#### Extracted information ####

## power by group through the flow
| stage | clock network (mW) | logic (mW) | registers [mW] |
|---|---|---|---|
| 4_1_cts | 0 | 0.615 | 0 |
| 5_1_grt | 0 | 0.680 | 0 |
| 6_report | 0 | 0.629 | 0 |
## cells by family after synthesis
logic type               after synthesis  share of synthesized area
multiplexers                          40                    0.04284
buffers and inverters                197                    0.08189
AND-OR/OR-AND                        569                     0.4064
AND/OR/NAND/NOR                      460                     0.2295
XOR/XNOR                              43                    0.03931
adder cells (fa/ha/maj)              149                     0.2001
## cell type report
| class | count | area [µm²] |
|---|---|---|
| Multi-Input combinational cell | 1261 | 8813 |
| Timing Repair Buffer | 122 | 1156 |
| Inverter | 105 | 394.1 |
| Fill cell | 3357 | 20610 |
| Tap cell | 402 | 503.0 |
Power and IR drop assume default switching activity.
==> /design/flow/design.v <==
`timescale 1ns/1ps
module multiplier(
    input [31:0]a,
    input [31:0]b,
    output [31:0]c
);
    assign c[31] = a[31]^b[31];
    assign c[30:23] =  $signed(a[30:23]) + $signed(b[30:23]);
    assign c[22:0] = a[22:0]*b[22:0];
endmodule
==> /design/flow/run.sh <==
#!/bin/bash
# OpenROAD 26Q1-2900-gdf79404cd8, Yosys 0.63+post, stock flow scripts
make -C /OpenROAD-flow-scripts/flow DESIGN_CONFIG=/design/flow/config.mk WORK_HOME=/design/flow/orfs finish
==> /design/flow/config.mk <==
export PLATFORM = sky130hd
export DESIGN_NAME = multiplier
export DESIGN_NICKNAME = multiplier
export VERILOG_FILES = /design/flow/design.v
export SDC_FILE = /design/flow/constraint.sdc
export NUM_CORES = 4
export LEC_CHECK = 1
export CORE_UTILIZATION = 30
==> /design/flow/constraint.sdc <==
current_design multiplier

set clk_period 18.4
set clk_io_pct 0.2

create_clock -name clk0 -period $clk_period

set non_clock_inputs [all_inputs -no_clocks]
set_input_delay [expr $clk_period * $clk_io_pct] -clock clk0 $non_clock_inputs
set_output_delay [expr $clk_period * $clk_io_pct] -clock clk0 [all_outputs]
## /design/flow/config.mk

```make
export PLATFORM = sky130hd
export DESIGN_NAME = combinatorics
export DESIGN_NICKNAME = combinatorics
export VERILOG_FILES = /design/flow/design.v
export SDC_FILE = /design/flow/constraint.sdc
export NUM_CORES = 4
export LEC_CHECK = 1
export CORE_AREA = 10 10 70 70
export DIE_AREA = 0 0 80 80
```

## /design/flow/constraint.sdc

```tcl
current_design combinatorics

set clk_period 1.5
set clk_io_pct 0.2

create_clock -name clk0 -period $clk_period

set non_clock_inputs [all_inputs -no_clocks]
set_input_delay [expr $clk_period * $clk_io_pct] -clock clk0 $non_clock_inputs
set_output_delay [expr $clk_period * $clk_io_pct] -clock clk0 [all_outputs]
```

## /design/flow/design.v

```verilog
module combinatorics ( beta ,b2 ,b1 ,b0 ,b2o ,b1o ,b0o , alpha);
output b2o ;
wire b2o ;
output b1o ;
wire b1o ;
output b0o ;
wire b0o ;
output alpha;
wire alpha;
input beta ;
wire beta ;
input b2 ;
wire b2 ;
input b1 ;
wire b1 ;
input b0 ;
wire b0 ;
not(notb1, b1);
and(t1, b2, notb1, beta);
and(t2, b2, notb1, b0);
not(notb2, b2);
and(t3, notb2, b1, b0, beta);  
or(b2o, t1, t2, t3);
not(notbeta, beta);
and(u1, notb2, b1, notbeta);
and(u2, notb2, b0, notbeta);
not(notb0, b0);
and(u3, b2, notb1, notb0, notbeta);
or(b1o, u1, u2, u3);
and(v1, notb2, notb0, beta);
and(v2, notb2, notb0, notbeta);
and(v3, b2, notb1, notb0);
or(b0o, v1, v2, t1, v3);
and(w1, notb2, b1, notb0, notbeta);
and(w2, b2, notb1);
or(alpha, w1, t3 ,w2);
endmodule
```

## /design/flow/run.sh

```bash
#!/bin/bash
# OpenROAD 26Q1-2900-gdf79404cd8, Yosys 0.63+post, stock flow scripts
make -C /OpenROAD-flow-scripts/flow DESIGN_CONFIG=/design/flow/config.mk WORK_HOME=/design/flow/orfs finish
```

==> impl_metrics.csv <==
group,metric,value,unit
place,placed_cells_incl_taps,66,
floorplanning,ios,8,
timing,tns,0,ns
route,antenna_left,0,
finish,num-fill-cells,414,
power,power_density,206,nW/µm²
place,routabilityCongestion,0.747,
floorplanning,coreArea,3420,µm²
setup_path,arrival,1.14,ns
global_route,grt_pass1_vias,116,
setup_path,path_class,"primary input to primary output",
floorplanning,placement_rows,21,
setup_path,worstSetupStartpointType,"primary input",
floorplanning,dieArea,6400,µm²
global_route,grt_util_all_layers,0.924,%
timing,finalHoldViolCount,0,
route,drc,0,
setup_path,slowest_delay,0.49,ns
place,numPortBuffers,8,
clocking,post_cts_buffers,0,
synthesis,syn-cell-area,68.8,µm²
hold_path,min_path_type,"primary input to primary output",
finish,register_area,0,µm²
floorplanning,fp_util,2.01,%
setup_path,critPathCaptureType,"primary output",
synthesis,yosysSeqAreaShare,0,%
synthesis,avgSynthCellArea,5.73,µm²
global_route,grt_overflow,0,
setup_path,crit_slowest_cell,"clkdlybuf4s50_1",
floorplanning,dieHeight,80,µm
hold_path,worstHoldStart,"b2",
finish,fin_area,204,µm²
finish,final_cells,66,
floorplanning,die_w,80,µm
finish,nFlopsAndLatches,0,
power,power_leakage,0.0869,nW
timing,worst_pin_slew,0.148,ns
timing,maxSlewViolCount,0,
finish,syn_to_final_growth,196,%
power,ir_drop,0.0187,mV
setup_path,cp_cell_sequence,"clkbuf_4 > nand2_1 > a22oi_1 > clkdlybuf4s50_1",
power,swShare,41.6,%
route,routed_wl,324,µm
global_route,grt_max_degree,7,
finish,nClkBuffers,0,
setup_path,cp_max_fo,6,
timing,period_used_share,96.0,%
timing,fmax,0.694,GHz
synthesis,yosys_cells,12,
synthesis,ys_chip_area,68.8,µm²
global_route,antenna_found_initial,0,
route,first_iter_violations,0,
hold_path,whs_path_depth,4,
place,dpl_cell_area,206,µm²
timing,period_minus_slack,1.44,ns
synthesis,postSynthCellCount,12,
power,sequentialPowerShare,0,%
timing,final-setup-viol-count,0,
route,dr.pass1.iters,1,
power,clkPwrFrac,0,%
flow_run,drv_cap,0,
flow_run,tool_warnings,32,
route,diodes,0,
finish,drive_above_1_share,30.0,%
power,combPwrFrac,100.0,%
route,vias_per_cell,1.73,
power,internal-power,0.0246,mW
synthesis,synth_cell_type_count,9,
status,status,"complete, no violations",
timing,max_slew_margin,90.0,%
setup_path,crit_required,1.20,ns
power,switchingPower,0.0175,mW
route,routedWlPerCell,4.91,µm
timing,rsz0062_at_grt,"no",
route,num_vias,114,
synthesis,yosysWarningCount,15,
global_route,grt_pass1_wl,538,µm
hold_path,hold-path-endpoint,"alpha",
==> power by group through the flow <==
stage	logic (mW)	registers [mW]	clock network [mW]
4_1_cts	0.0412	0	0
6_report	0.0421	0	0
5_1_grt	0.0469	0	0
==> final cells by class <==
cell class	instances	area [µm²]	area share, %
repair buffers	8	62.6	30.7
multi-input cells	12	83.8	41.1
well taps	46	57.6	28.2
==> cell usage in the layout, fill, tap and decap left out <==
master           instances
xor2_1                   1
dlymetal6s2s_1           1
nor3_1                   2
o21a_1                   1
nor2_1                   1
clkdlybuf4s50_1          1
o22ai_1                  1
nand2b_4                 2
o21ai_1                  1
dlygate4sd2_1            2
a22oi_1                  1
buf_2                    3
nand2_1                  2
clkbuf_4                 1
==> synthesized netlist by cell type <==
| master | number | area (µm²) |
|---|---|---|
| o21ai_1 | 1 | 5.00 |
| xor2_1 | 1 | 8.76 |
| o21a_1 | 1 | 7.51 |
| nand2b_1 | 2 | 12.5 |
| nor2_1 | 1 | 3.75 |
| nor3_1 | 2 | 10.0 |
| o22ai_1 | 1 | 6.26 |
| nand2_1 | 2 | 7.51 |
| a22oi_1 | 1 | 7.51 |
==> what timing repair did <==
| action | 4_1_cts | 5_1_grt |
|---|---|---|
| resized | 20 | 2 |
| hold buffers | 0 | 0 |
| pin swaps | 0 | 1 |
| endpoints found under the setup margin | 4 | 2 |
==> worst max-delay path, delay by kind of cell <==
| kind | cells | cell delay [ns] |
|---|---|---|
| AND-OR/OR-AND | 1 | 0.14 |
| buffers and inverters | 2 | 0.64 |
| AND/OR/NAND/NOR | 1 | 0.05 |
==> per-stage QoR <==
step	total power, mW	setup slack [ns]	util, %	hold slack [ns]
final	0.0421	0.0595	5.97	0.981
after CTS	0.0412	0.0159	5.82	1.03
after global placement	0.0436	-0.439	6.04	1.64
after detailed placement	0.0444	-0.444	6.04	1.65
after floorplan	0.0109	0.670	-	0.616
after global routing	0.0469	0.0148	5.97	1.02
==> layer usage <==
metal  vias up  routed length [µm]  global-route usage (%)
met5         -                   0                       0
met4         0                   0                       0
met3         0                  87                   0.682
met2         8                  71                    1.04
met1        45                 165                    1.38
li1         61                   -                       -
==> worst max-delay path by stage <==
stage     start    end  slack [ns]
6_report     b2    b0o        0.06
5_1_grt      b2    b0o        0.01
4_1_cts      b0  alpha        0.02
==> kinds of logic after synthesis <==
group            after synthesis  synth area share (%)
AND-OR/OR-AND                  4                  38.2
XOR/XNOR                       1                  12.7
AND/OR/NAND/NOR                7                  49.1
Power is estimated from default activity; no workload was simulated.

####

_About this task_
Only the number is wanted: how many lines above include the word "registers"?

_Reply to the task_
2